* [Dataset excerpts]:
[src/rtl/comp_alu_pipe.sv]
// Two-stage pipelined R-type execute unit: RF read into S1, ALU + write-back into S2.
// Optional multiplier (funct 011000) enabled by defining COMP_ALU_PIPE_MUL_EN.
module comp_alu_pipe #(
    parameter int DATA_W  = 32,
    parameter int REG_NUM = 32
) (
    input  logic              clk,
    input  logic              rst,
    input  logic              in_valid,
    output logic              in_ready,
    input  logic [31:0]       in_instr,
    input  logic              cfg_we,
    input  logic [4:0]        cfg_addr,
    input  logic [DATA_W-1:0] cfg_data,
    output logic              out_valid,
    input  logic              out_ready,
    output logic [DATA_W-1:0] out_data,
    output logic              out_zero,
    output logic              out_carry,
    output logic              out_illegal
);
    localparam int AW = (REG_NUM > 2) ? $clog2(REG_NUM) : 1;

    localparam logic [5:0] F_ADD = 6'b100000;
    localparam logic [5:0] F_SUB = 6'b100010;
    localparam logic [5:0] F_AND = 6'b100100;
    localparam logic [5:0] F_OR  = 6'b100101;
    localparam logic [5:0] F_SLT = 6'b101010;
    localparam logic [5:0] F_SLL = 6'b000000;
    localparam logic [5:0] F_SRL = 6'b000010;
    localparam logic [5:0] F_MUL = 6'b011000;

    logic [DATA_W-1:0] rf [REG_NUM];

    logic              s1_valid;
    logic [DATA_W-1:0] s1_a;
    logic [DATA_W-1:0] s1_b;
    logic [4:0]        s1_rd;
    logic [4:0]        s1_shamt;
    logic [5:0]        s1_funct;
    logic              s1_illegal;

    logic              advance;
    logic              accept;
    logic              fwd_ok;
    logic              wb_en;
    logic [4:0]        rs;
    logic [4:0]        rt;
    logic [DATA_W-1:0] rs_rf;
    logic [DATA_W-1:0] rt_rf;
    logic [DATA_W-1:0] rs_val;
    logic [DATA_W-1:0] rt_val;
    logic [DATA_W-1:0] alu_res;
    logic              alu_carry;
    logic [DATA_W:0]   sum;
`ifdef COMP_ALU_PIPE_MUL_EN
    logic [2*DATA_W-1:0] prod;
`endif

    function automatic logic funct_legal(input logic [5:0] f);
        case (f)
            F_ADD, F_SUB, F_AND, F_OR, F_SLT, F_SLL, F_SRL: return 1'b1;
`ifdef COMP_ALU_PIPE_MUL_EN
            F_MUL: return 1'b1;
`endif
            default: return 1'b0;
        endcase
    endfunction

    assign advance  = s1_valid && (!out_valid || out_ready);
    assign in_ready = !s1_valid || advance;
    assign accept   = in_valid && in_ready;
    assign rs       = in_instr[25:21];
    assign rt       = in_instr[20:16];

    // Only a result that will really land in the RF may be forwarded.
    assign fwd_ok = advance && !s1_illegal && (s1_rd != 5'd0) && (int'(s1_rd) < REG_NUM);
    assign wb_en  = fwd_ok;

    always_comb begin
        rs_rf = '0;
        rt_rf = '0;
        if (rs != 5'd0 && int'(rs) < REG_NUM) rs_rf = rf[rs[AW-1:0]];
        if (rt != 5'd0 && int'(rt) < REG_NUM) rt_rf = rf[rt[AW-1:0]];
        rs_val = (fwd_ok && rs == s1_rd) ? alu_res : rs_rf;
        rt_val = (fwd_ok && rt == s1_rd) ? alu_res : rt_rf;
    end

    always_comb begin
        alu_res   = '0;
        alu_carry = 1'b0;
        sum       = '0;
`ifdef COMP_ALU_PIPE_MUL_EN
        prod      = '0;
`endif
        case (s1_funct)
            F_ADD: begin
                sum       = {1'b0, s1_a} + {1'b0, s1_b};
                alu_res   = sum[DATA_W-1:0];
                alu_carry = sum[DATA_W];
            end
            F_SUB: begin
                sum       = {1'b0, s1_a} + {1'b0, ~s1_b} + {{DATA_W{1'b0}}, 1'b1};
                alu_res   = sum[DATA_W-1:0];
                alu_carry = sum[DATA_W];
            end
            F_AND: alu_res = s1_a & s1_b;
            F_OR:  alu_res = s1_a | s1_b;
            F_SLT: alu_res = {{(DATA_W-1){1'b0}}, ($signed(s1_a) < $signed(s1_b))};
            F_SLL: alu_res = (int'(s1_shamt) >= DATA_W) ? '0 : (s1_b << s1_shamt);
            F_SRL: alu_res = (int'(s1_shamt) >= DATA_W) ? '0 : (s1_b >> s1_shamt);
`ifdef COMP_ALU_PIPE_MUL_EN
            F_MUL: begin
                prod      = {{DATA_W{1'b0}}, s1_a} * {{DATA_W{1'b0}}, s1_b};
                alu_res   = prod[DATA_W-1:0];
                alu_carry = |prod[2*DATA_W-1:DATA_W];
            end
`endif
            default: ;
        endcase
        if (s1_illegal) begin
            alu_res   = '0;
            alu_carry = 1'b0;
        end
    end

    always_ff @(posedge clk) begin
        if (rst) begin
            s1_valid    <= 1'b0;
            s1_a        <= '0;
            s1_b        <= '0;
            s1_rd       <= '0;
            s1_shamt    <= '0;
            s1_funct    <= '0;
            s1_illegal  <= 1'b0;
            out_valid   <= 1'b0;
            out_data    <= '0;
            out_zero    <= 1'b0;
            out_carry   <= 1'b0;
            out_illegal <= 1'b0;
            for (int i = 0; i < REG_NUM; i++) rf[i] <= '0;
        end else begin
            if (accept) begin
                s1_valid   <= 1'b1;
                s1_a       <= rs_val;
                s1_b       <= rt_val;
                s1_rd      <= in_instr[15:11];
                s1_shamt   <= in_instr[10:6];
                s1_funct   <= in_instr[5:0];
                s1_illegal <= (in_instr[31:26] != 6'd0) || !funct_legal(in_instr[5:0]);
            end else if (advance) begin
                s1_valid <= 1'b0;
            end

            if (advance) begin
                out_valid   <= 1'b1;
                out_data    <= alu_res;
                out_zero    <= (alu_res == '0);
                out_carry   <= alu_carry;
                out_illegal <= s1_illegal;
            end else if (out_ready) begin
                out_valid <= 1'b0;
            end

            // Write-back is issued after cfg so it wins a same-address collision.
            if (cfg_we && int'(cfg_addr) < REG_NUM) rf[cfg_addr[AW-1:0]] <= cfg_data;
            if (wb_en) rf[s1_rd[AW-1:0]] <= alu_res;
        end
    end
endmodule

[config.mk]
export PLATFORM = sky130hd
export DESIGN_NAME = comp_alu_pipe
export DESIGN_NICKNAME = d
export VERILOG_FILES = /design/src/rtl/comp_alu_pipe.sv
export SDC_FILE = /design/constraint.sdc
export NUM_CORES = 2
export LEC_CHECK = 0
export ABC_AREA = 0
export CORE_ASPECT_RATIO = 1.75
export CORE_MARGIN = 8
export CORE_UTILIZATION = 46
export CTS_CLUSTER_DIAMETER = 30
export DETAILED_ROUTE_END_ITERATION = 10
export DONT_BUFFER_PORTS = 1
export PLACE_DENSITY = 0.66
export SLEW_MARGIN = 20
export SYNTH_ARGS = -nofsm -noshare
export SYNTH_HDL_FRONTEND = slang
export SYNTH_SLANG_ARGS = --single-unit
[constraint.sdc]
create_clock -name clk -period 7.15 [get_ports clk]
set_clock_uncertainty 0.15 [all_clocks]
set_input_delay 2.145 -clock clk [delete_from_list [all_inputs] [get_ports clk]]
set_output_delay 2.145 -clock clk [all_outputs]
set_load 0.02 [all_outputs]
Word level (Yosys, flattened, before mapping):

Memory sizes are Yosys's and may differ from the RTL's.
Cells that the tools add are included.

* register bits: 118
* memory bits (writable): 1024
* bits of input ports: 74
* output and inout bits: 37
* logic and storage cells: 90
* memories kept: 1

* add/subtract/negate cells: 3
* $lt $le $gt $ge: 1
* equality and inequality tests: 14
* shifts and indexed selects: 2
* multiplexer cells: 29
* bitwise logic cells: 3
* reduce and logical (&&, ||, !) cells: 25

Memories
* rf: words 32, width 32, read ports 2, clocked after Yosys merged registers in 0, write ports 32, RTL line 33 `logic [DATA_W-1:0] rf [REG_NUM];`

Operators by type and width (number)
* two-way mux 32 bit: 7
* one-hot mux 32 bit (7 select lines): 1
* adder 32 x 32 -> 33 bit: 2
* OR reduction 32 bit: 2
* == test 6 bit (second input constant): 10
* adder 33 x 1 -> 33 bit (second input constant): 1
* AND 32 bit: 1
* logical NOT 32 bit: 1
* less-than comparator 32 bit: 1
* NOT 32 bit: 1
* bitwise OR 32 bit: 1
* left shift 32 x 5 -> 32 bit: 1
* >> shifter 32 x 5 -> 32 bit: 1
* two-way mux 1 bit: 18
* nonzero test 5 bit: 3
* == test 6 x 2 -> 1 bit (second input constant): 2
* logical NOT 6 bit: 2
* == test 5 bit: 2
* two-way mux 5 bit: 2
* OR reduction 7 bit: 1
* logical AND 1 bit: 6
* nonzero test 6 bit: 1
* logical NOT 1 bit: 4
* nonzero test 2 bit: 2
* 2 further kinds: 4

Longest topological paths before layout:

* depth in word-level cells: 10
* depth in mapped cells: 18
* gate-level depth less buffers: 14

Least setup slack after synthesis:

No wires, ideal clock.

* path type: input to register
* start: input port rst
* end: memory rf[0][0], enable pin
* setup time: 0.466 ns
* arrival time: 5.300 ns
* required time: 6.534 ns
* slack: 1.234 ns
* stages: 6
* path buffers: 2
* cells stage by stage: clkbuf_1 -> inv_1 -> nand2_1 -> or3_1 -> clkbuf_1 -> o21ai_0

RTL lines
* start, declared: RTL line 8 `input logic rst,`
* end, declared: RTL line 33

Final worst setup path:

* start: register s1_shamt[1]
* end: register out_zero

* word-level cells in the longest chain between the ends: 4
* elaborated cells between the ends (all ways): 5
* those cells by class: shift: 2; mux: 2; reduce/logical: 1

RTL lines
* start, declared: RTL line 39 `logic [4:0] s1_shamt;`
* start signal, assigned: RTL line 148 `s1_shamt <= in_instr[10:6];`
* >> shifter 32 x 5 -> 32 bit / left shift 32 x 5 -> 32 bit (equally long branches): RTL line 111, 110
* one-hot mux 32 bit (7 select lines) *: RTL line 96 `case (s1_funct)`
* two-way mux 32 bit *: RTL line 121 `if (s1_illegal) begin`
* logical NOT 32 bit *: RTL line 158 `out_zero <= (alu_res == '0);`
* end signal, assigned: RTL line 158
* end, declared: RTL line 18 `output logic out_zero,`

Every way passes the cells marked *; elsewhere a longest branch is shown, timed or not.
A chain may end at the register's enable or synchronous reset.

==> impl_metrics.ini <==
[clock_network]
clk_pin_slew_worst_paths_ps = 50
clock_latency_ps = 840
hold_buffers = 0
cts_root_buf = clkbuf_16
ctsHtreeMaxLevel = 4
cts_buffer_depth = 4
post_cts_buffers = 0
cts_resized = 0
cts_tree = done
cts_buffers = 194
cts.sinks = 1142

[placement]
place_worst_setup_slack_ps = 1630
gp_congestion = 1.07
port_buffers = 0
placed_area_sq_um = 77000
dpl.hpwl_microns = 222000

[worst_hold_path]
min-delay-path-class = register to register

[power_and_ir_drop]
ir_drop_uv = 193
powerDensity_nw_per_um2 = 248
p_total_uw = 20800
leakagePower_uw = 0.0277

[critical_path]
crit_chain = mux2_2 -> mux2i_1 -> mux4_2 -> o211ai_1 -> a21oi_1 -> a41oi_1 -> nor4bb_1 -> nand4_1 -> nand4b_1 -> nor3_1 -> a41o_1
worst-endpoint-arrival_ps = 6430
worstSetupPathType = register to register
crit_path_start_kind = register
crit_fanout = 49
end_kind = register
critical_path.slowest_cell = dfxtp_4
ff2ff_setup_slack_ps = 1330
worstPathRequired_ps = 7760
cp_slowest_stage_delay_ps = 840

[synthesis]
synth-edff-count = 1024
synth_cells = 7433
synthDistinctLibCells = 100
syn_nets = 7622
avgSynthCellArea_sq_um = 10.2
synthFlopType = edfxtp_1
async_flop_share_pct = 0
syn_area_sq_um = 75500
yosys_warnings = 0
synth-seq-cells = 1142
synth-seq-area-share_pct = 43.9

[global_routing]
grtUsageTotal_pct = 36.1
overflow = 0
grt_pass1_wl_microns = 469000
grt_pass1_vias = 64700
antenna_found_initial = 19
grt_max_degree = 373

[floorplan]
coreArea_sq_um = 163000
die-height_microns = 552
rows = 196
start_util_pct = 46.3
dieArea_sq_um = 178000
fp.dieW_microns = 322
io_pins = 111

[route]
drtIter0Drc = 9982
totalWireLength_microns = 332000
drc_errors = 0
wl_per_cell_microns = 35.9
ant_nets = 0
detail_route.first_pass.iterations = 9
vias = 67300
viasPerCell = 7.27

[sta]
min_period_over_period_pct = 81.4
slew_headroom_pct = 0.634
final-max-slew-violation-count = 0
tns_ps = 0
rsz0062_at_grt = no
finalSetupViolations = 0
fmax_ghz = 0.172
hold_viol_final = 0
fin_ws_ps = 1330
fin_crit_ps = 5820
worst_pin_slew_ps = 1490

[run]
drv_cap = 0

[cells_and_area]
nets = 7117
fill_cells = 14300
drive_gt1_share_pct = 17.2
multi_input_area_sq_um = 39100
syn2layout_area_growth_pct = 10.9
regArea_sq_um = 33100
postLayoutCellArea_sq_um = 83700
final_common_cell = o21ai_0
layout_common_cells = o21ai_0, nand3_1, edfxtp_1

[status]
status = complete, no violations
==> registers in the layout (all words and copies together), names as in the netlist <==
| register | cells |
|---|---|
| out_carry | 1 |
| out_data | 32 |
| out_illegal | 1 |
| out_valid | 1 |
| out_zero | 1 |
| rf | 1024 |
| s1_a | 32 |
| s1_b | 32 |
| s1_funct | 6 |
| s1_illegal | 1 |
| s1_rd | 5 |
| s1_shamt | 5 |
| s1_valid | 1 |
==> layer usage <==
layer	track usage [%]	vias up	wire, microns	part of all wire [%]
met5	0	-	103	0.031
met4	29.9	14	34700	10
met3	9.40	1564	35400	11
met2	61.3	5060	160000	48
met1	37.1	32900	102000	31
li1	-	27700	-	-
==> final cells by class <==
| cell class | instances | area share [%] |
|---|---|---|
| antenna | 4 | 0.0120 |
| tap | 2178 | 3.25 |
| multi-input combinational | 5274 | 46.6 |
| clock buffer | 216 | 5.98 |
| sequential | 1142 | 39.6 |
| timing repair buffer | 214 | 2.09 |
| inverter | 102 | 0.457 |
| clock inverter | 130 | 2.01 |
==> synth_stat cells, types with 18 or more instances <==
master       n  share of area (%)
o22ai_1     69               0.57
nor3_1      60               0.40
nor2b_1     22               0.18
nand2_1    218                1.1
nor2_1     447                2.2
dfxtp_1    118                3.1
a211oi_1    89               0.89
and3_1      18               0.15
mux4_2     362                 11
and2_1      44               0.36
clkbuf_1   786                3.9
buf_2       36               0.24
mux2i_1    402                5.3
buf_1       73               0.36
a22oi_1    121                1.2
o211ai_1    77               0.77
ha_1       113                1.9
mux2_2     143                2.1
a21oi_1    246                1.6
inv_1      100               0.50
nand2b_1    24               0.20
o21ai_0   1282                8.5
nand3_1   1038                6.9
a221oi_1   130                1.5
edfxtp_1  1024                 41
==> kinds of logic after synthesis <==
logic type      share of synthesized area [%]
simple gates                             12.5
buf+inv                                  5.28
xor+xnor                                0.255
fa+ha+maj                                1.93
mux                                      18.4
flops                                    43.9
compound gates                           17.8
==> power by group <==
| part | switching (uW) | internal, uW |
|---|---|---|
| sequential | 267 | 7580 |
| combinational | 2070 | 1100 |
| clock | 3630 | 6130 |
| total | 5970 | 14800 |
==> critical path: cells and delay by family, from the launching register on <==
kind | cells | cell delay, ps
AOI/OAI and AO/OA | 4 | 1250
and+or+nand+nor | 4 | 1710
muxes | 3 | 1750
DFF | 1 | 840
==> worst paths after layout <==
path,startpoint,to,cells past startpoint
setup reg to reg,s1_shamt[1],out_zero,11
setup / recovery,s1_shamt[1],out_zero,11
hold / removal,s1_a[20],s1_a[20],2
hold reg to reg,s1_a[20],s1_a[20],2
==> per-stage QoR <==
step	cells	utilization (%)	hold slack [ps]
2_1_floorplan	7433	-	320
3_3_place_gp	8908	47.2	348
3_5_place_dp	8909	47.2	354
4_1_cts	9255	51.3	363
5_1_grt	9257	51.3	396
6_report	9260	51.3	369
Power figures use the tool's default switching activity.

* [About this task]:
Only lines with the word "bits" are wanted. Find and copy them from the records above.

* [Written reply]:
* register bits: 118
* memory bits (writable): 1024
* bits of input ports: 74
* output and inout bits: 37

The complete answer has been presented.